Christians and the Shaman

Daniel Pinchbeck has written a book “Breaking Open the Head”, an account of his efforts to achieve spiritual enlightenment through psychedelic drug-taking encounters with shamans.

Daniel clearly knows a lot about drugs, but less about spirituality, which is a shame, as I wish he could have told us more about one particular meeting, in Ecuador, with shaman Don Esteban.

He had been a shaman in his youth, but when the missionaries arrived he assumed that Christianity had greater power. He abandoned his traditional spiritual culture and became a Christian, working with the missionaries. They told him not to take ayahuasca [drug], so he didn’t. But as time went on, he realized that, as a Christian, he was no longer able to heal anybody. A nephew of his died, and he knew that with ayahuasca he would have been able to heal him. He decided that Christianity didn’t have all the answers and he returned, after a thirty-year hiatus, to ayahuasca.

I personally doubt that Don Esteban “assumed” that Christianity had greater power.
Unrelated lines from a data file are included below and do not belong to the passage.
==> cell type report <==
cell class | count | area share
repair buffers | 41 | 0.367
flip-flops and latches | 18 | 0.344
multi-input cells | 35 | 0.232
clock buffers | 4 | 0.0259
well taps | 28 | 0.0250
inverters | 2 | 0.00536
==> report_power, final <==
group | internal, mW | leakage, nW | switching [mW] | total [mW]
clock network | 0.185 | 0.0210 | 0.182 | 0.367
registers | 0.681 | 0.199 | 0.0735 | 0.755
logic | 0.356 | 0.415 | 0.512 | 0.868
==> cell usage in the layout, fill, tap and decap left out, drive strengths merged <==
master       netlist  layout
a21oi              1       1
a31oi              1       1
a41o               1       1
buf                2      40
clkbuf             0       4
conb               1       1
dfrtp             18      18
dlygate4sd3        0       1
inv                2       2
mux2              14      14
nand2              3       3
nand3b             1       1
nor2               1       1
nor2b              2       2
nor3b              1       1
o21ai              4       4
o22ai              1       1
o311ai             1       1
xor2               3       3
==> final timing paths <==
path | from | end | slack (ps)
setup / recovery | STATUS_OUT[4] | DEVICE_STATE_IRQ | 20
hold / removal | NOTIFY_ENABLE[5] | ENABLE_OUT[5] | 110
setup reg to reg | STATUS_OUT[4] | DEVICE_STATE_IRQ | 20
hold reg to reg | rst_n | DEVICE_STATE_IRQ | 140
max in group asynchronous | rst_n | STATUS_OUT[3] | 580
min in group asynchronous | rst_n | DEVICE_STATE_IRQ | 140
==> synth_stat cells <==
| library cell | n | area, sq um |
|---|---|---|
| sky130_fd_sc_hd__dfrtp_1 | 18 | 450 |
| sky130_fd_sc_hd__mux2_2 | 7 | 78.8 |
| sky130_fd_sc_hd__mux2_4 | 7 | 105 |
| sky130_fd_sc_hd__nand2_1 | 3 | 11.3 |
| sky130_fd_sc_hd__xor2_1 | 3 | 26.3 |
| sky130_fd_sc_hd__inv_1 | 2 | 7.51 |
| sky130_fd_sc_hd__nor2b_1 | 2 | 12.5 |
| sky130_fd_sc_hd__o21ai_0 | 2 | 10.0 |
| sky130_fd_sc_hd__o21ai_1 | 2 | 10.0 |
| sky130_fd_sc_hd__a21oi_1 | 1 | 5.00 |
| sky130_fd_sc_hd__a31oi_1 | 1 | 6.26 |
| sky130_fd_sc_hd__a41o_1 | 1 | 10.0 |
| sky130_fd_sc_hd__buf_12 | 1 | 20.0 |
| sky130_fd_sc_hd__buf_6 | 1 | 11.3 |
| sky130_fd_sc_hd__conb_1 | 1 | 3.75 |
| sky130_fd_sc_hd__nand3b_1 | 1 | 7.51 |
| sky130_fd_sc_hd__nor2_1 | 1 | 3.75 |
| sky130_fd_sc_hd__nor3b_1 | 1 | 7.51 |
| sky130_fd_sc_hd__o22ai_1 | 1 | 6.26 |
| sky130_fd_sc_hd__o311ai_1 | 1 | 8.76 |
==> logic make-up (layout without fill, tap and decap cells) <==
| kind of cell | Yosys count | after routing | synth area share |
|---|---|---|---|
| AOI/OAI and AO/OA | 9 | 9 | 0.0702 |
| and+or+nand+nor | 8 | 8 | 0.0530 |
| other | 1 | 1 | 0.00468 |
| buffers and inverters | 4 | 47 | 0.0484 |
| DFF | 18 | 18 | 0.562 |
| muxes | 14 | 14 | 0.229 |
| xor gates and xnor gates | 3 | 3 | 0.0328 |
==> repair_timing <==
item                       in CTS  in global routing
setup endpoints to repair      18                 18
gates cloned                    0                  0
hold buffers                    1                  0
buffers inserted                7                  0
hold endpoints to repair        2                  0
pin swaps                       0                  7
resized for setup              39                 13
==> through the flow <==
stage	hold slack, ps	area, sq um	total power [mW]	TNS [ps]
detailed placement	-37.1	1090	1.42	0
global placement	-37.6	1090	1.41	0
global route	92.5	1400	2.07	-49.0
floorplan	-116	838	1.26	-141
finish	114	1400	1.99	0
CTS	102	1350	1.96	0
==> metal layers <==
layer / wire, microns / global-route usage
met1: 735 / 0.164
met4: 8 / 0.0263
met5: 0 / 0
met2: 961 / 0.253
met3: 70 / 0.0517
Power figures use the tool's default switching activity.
===== src/shared/option_loader_defs.svh =====
// Register offsets, option bit positions, reset values and timing counts.
`ifndef OPTION_LOADER_DEFS_SVH
`define OPTION_LOADER_DEFS_SVH

`define FT_HIGH_ADDR 12'hFFA
`define FT_LOW_ADDR 12'hFFB
`define FT_HIGH_RESET 8'h00
`define FT_LOW_RESET 8'h00

`define OPT_USER_ADDR 16'h0000
`define OPT_ERASED 8'hFF

`define OPT_WDOG_ACTION_BIT 7
`define OPT_WDOG_ALWAYS_ON_BIT 6
`define OPT_OSC_HI_BIT 5
`define OPT_OSC_LO_BIT 4
`define OPT_BROWNOUT_BIT 3
`define OPT_READ_PROTECT_BIT 2
`define OPT_WRITE_PROTECT_BIT 0

`define FLASH_READ_LATENCY 2

`endif


===== src/shared/option_loader_pkg.sv =====
// Types shared by the option loader and its timing register block.
package option_loader_pkg;

   typedef enum logic [1:0] {
      OSC_EXT_RC,
      OSC_LOW_POWER,
      OSC_MEDIUM_POWER,
      OSC_HIGH_POWER
   } osc_drive_e;

   typedef enum logic [1:0] {
      LOAD_REQUEST,
      LOAD_WAIT,
      LOAD_DONE
   } load_state_e;

   typedef logic [15:0] flash_timing_t;

endpackage : option_loader_pkg
--- config.mk ---
export PLATFORM = sky130hd
export DESIGN_NAME = pa_boost_fault_and_control
export DESIGN_NICKNAME = d
export VERILOG_FILES = /design/src/design/pa_boost_pkg.sv /design/src/design/pa_boost_fault_and_control.sv /design/src/design/pin_sync.sv
export VERILOG_INCLUDE_DIRS = /design/src /design/src/design
export SDC_FILE = /design/constraint.sdc
export NUM_CORES = 1
export LEC_CHECK = 0
export BUFFER_PORTS_ARGS = -buffer_cell sky130_fd_sc_hd__buf_4
export CAP_MARGIN = 15
export CORE_MARGIN = 1.5
export CORE_UTILIZATION = 52
export CTS_CLUSTER_SIZE = 16
export DETAILED_ROUTE_END_ITERATION = 8
export GPL_TIMING_DRIVEN = 0
export PLACE_DENSITY = 0.73
export REMOVE_ABC_BUFFERS = 1
export SYNTH_ARGS = -nofsm -noshare
export SYNTH_HDL_FRONTEND = slang
export SYNTH_SLANG_ARGS = --single-unit
--- constraint.sdc ---
create_clock -name clk_sys -period 3.3 [get_ports clk_sys]
set_input_delay 0.165 -clock clk_sys [delete_from_list [all_inputs] [get_ports clk_sys]]
set_output_delay 0.165 -clock clk_sys [all_outputs]
set_load 0.02 [all_outputs]
<file path="src/shared/supervisor_regs.svh">
`ifndef SUPERVISOR_REGS_SVH
`define SUPERVISOR_REGS_SVH

// ****************************************
// clock and timing figures
// ****************************************
`define SUP_CLK_HZ 25000000
`define SUP_RESET_TIMEOUT_MS 200
`define SUP_WATCHDOG_MS 1600
`define SUP_GATE_DELAY_US 28
`define SUP_DEBOUNCE_US 2

// cycle counts derived from the figures above
`define SUP_RESET_TIMEOUT_CYC (`SUP_RESET_TIMEOUT_MS * (`SUP_CLK_HZ / 1000))
`define SUP_WATCHDOG_CYC (`SUP_WATCHDOG_MS * (`SUP_CLK_HZ / 1000))
`define SUP_GATE_DELAY_CYC ((`SUP_GATE_DELAY_US * (`SUP_CLK_HZ / 1000) + 999) / 1000)
`define SUP_DEBOUNCE_CYC ((`SUP_DEBOUNCE_US * (`SUP_CLK_HZ / 1000) + 999) / 1000)

// ****************************************
// widths and synchroniser bit positions
// ****************************************
`define SUP_TIMER_W 32
`define SUP_SYNC_W 8
`define SUP_SYNC_SUPPLY_LOW 0
`define SUP_SYNC_LOW_LINE 1
`define SUP_SYNC_AUX_BELOW 2
`define SUP_SYNC_MR_N 3
`define SUP_SYNC_KICK 4
`define SUP_SYNC_KICK_FLOAT 5
`define SUP_SYNC_BACKUP 6
`define SUP_SYNC_CS_IN_N 7

`endif

</file>
<file path="src/shared/supervisor_pkg.sv">
package supervisor_pkg;

  // chip-select gate states
  typedef enum logic [1:0] {
    GATE_PASS = 2'b00,
    GATE_PENDING = 2'b01,
    GATE_BLOCKED = 2'b10
  } gate_state_t;

endpackage

</file>
<file path="src/design/sync_2ff.sv">
`timescale 1ns/1ns
`default_nettype none

module sync_2ff #(
  parameter int W = 1
) (
  input wire logic clk,
  input wire logic rst,
  input wire logic [W-1:0] d,
  output logic [W-1:0] q
);

  logic [W-1:0] meta_r;

  // first stage feeds only the second stage
  always_ff @(posedge clk) begin
    if (rst) begin
      meta_r <= '0;
      q <= '0;
    end else begin
      meta_r <= d;
      q <= meta_r;
    end
  end

endmodule

`default_nettype wire

</file>
<file path="src/design/cycle_timer.sv">
`timescale 1ns/1ns
`default_nettype none

module cycle_timer #(
  parameter int W = 32
) (
  input wire logic clk,
  input wire logic rst,
  input wire logic clear,
  input wire logic run,
  input wire logic [W-1:0] limit,
  output logic done
);

  logic [W-1:0] count_r;
  logic [W-1:0] count_nxt;
  wire at_limit = (count_r == limit);

  // saturates at the limit so done stays up until cleared
  always_comb begin
    if (clear) begin
      count_nxt = '0;
    end else if (run && !at_limit) begin
      count_nxt = count_r + W'(1);
    end else begin
      count_nxt = count_r;
    end
  end

  always_ff @(posedge clk) begin
    if (rst) begin
      count_r <= '0;
      done <= 1'h0;
    end else begin
      count_r <= count_nxt;
      done <= !clear && (count_nxt == limit);
    end
  end

endmodule

`default_nettype wire

</file>
<file path="src/design/supervisor_reset_watchdog_cegate.sv">
`timescale 1ns/1ns
`default_nettype none
`include "supervisor_regs.svh"

// Functional notes
// - reset asserts while supply is low or manual reset is held low.
// - every reset lasts at least the 200ms timeout after its cause clears.
// - supply dipping low again restarts the timeout from zero.
// - manual reset low holds reset, then 200ms more after release.
// - active-high reset is always the complement of active-low reset.
// - a bouncing manual reset switch yields one clean reset.
// - no kick transition for 1.6s drives watchdog fault low.
// - reset or a kick edge outside reset clears timer, fault returns high.
// - watchdog timer held cleared during reset, counts from release.
// - supply low or floating kick disables watchdog, fault held high.
// - fault stays low until the next kick transition, reset or watchdog disable.
// - chip-select passes through normally, path disabled during reset.
// - power-down reset disables chip-select path 28us after reset asserts.
// - on power-up chip-select path stays disabled until reset releases.
// - disabled path drives chip-select out high, released when enabled.
// - low-line warning output follows the low-line comparator, forced low in battery backup.
// - aux fail output low while aux monitor is below its trip level.
// - battery-backup mode ignores watchdog kick and manual reset.

module supervisor_reset_watchdog_cegate #(
  parameter int unsigned RESET_TIMEOUT_CYCLES = `SUP_RESET_TIMEOUT_CYC,
  parameter int unsigned WATCHDOG_CYCLES = `SUP_WATCHDOG_CYC,
  parameter int unsigned GATE_DELAY_CYCLES = `SUP_GATE_DELAY_CYC,
  parameter int unsigned DEBOUNCE_CYCLES = `SUP_DEBOUNCE_CYC
) (
  input wire logic clk,
  input wire logic rst,
  // comparator levels
  input wire logic supply_low,
  input wire logic low_line_trip,
  input wire logic aux_below_trip,
  input wire logic battery_backup,
  // system pins
  input wire logic manual_reset_n,
  input wire logic watchdog_kick,
  input wire logic watchdog_kick_float,
  input wire logic chip_select_in_n,
  // outputs
  output logic reset_n,
  output logic reset,
  output logic watchdog_fault_n,
  output logic low_line_n,
  output logic aux_fail_n,
  output logic chip_select_out_n,
  output logic chip_select_pullup,
  output logic chip_select_in_hiz
);

  // ****************************************
  // input synchronisers
  // ****************************************
  logic [`SUP_SYNC_W-1:0] raw_in;
  logic [`SUP_SYNC_W-1:0] sync_in;

  assign raw_in[`SUP_SYNC_SUPPLY_LOW] = supply_low;
  assign raw_in[`SUP_SYNC_LOW_LINE] = low_line_trip;
  assign raw_in[`SUP_SYNC_AUX_BELOW] = aux_below_trip;
  assign raw_in[`SUP_SYNC_MR_N] = manual_reset_n;
  assign raw_in[`SUP_SYNC_KICK] = watchdog_kick;
  assign raw_in[`SUP_SYNC_KICK_FLOAT] = watchdog_kick_float;
  assign raw_in[`SUP_SYNC_BACKUP] = battery_backup;
  assign raw_in[`SUP_SYNC_CS_IN_N] = chip_select_in_n;

  // every pin and comparator level crosses here before logic reads it
  sync_2ff #(
    .W(`SUP_SYNC_W)
  ) u_sync (
    .clk(clk),
    .rst(rst),
    .d(raw_in),
    .q(sync_in)
  );

  wire supply_low_s = sync_in[`SUP_SYNC_SUPPLY_LOW];
  wire low_line_s = sync_in[`SUP_SYNC_LOW_LINE];
  wire aux_below_s = sync_in[`SUP_SYNC_AUX_BELOW];
  wire mr_n_s = sync_in[`SUP_SYNC_MR_N];
  wire kick_s = sync_in[`SUP_SYNC_KICK];
  wire kick_float_s = sync_in[`SUP_SYNC_KICK_FLOAT];
  wire backup_s = sync_in[`SUP_SYNC_BACKUP];
  wire cs_in_n_s = sync_in[`SUP_SYNC_CS_IN_N];

  // ****************************************
  // manual reset debounce
  // ****************************************
  // the synchroniser resets low, so mr_n_s starts low; treat the
  // accepted level as released until a stable low is seen
  logic mr_prev_r;
  logic mr_low_r;
  logic mr_stable;

  wire mr_changed = (mr_n_s != mr_prev_r);

  cycle_timer #(
    .W(`SUP_TIMER_W)
  ) u_debounce (
    .clk(clk),
    .rst(rst),
    .clear(mr_changed),
    .run(1'h1),
    .limit(`SUP_TIMER_W'(DEBOUNCE_CYCLES)),
    .done(mr_stable)
  );

  // done lags a cycle, so a level that just changed is not taken
  wire mr_settled = mr_stable && !mr_changed;

  // short bounces never settle, and the ones that do only
  // restart the reset timeout, so one reset pulse results;
  // a low taken in backup is dropped, so leaving backup
  // cannot fire a stray reset
  always_ff @(posedge clk) begin
    if (rst) begin
      mr_prev_r <= 1'h1;
      mr_low_r <= 1'h0;
    end else begin
      mr_prev_r <= mr_n_s;
      if (backup_s) begin
        mr_low_r <= 1'h0;
      end else if (mr_settled) begin
        mr_low_r <= !mr_n_s;
      end
    end
  end

  // ****************************************
  // reset generation
  // ****************************************
  logic reset_r;
  logic timeout_done;

  wire mr_cause = mr_low_r && !backup_s;
  wire reset_cause = supply_low_s || mr_cause;

  // cause clears the timer, so a fresh dip restarts the full timeout
  cycle_timer #(
    .W(`SUP_TIMER_W)
  ) u_reset_timer (
    .clk(clk),
    .rst(rst),
    .clear(reset_cause),
    .run(!reset_cause),
    .limit(`SUP_TIMER_W'(RESET_TIMEOUT_CYCLES)),
    .done(timeout_done)
  );

  wire reset_nxt = reset_cause || !timeout_done;

  // reset_r starts high, so power-up runs the full timeout
  always_ff @(posedge clk) begin
    if (rst) begin
      reset_r <= 1'h1;
    end else begin
      reset_r <= reset_nxt;
    end
  end

  assign reset_n = !reset_r;
  assign reset = reset_r;

  // ****************************************
  // watchdog
  // ****************************************
  logic kick_prev_r;
  logic wd_expired;
  logic fault_n_r;

  // the kick pin is not watched in backup, so its edges do not count
  wire kick_edge = (kick_s != kick_prev_r) && !backup_s;
  wire wd_disabled = supply_low_s || kick_float_s || backup_s;
  wire wd_clear = reset_r || kick_edge || wd_disabled;

  cycle_timer #(
    .W(`SUP_TIMER_W)
  ) u_wd_timer (
    .clk(clk),
    .rst(rst),
    .clear(wd_clear),
    .run(1'h1),
    .limit(`SUP_TIMER_W'(WATCHDOG_CYCLES)),
    .done(wd_expired)
  );

  // timer saturates, so fault holds until a clearing event
  always_ff @(posedge clk) begin
    if (rst) begin
      kick_prev_r <= 1'h0;
      fault_n_r <= 1'h1;
    end else begin
      kick_prev_r <= kick_s;
      if (wd_clear) begin
        fault_n_r <= 1'h1;
      end else if (wd_expired) begin
        fault_n_r <= 1'h0;
      end
    end
  end

  assign watchdog_fault_n = fault_n_r;

  // ****************************************
  // chip-select gate
  // ****************************************
  supervisor_pkg::gate_state_t gate_r;
  supervisor_pkg::gate_state_t gate_nxt;
  logic gate_delay_done;
  logic cs_out_n_r;

  wire gate_pending = (gate_r == supervisor_pkg::GATE_PENDING);

  // delay only counts while a power-down disable is pending
  cycle_timer #(
    .W(`SUP_TIMER_W)
  ) u_gate_delay (
    .clk(clk),
    .rst(rst),
    .clear(!gate_pending),
    .run(1'h1),
    .limit(`SUP_TIMER_W'(GATE_DELAY_CYCLES)),
    .done(gate_delay_done)
  );

  // a supply-low cause waits out the delay, any other cause blocks at once
  always_comb begin
    gate_nxt = gate_r;
    unique case (gate_r)
      supervisor_pkg::GATE_PASS: begin
        if (reset_nxt && supply_low_s) begin
          gate_nxt = supervisor_pkg::GATE_PENDING;
        end else if (reset_nxt) begin
          gate_nxt = supervisor_pkg::GATE_BLOCKED;
        end
      end
      supervisor_pkg::GATE_PENDING: begin
        if (!reset_nxt) begin
          gate_nxt = supervisor_pkg::GATE_PASS;
        end else if (gate_delay_done) begin
          gate_nxt = supervisor_pkg::GATE_BLOCKED;
        end
      end
      supervisor_pkg::GATE_BLOCKED: begin
        if (!reset_nxt) begin
          gate_nxt = supervisor_pkg::GATE_PASS;
        end
      end
      default: begin
        gate_nxt = supervisor_pkg::GATE_BLOCKED;
      end
    endcase
  end

  // power-up starts blocked, so input activity is ignored
  always_ff @(posedge clk) begin
    if (rst) begin
      gate_r <= supervisor_pkg::GATE_BLOCKED;
    end else begin
      gate_r <= gate_nxt;
    end
  end

  wire gate_blocked = (gate_nxt == supervisor_pkg::GATE_BLOCKED);
  // blocked path parks the output high, so ram sees no select
  wire cs_out_n_nxt = gate_blocked ? 1'h1 : cs_in_n_s;

  // pending still passes chip-select: ram finishes its cycle
  always_ff @(posedge clk) begin
    if (rst) begin
      cs_out_n_r <= 1'h1;
      chip_select_pullup <= 1'h1;
      chip_select_in_hiz <= 1'h1;
    end else begin
      cs_out_n_r <= cs_out_n_nxt;
      chip_select_pullup <= gate_blocked;
      chip_select_in_hiz <= gate_blocked;
    end
  end

  assign chip_select_out_n = cs_out_n_r;

  // ****************************************
  // warning outputs
  // ****************************************
  // backup forces the early warning low, the aux path stays live
  wire low_line_n_nxt = !(low_line_s || backup_s);
  wire aux_fail_n_nxt = !aux_below_s;

  always_ff @(posedge clk) begin
    if (rst) begin
      low_line_n <= 1'h0;
      aux_fail_n <= 1'h1;
    end else begin
      low_line_n <= low_line_n_nxt;
      aux_fail_n <= aux_fail_n_nxt;
    end
  end

endmodule

`default_nettype wire

</file>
Rather, he knew.

My wife is Korean, and before our marriage several times consulted a shaman about her future. According to her, the shamans say they cannot do their work if a devout Christian is present, as Christians possess a spiritual power much greater than their own.

When she was 24, and wanting to find a Westerner to marry, my wife consulted a shaman. He told her that when she was 27 she would marry someone from America or Japan. This was a shock, as she had no desire for a Japanese husband.

And then, after she had turned 27, I arrived on the scene, from Japan, where I was living. We were married two months later.

In 1992, shortly before we moved from Japan to Australia, she was back in Korea, visiting her family, and she went again to the shaman, to ask about our future. She didn’t tell me about this visit, as she knew I was extremely antagonistic to fortune tellers and the like.

“Your husband is going to turn to the cross,” the shaman told her. “Don’t ever come to me again.”

Shortly after we moved to Australia, I became a Christian. My wife never told me about the shaman’s message until some years later, and she never really pushed me into becoming a Christian. It wasn’t a self-fulfilling prophecy.

Is there a connection between shamans and Christianity? Does God perhaps use shamans to build a relationship with those of His people who have yet to hear of Jesus? I wonder if Christians should perhaps recognize the good sometimes done by shamans.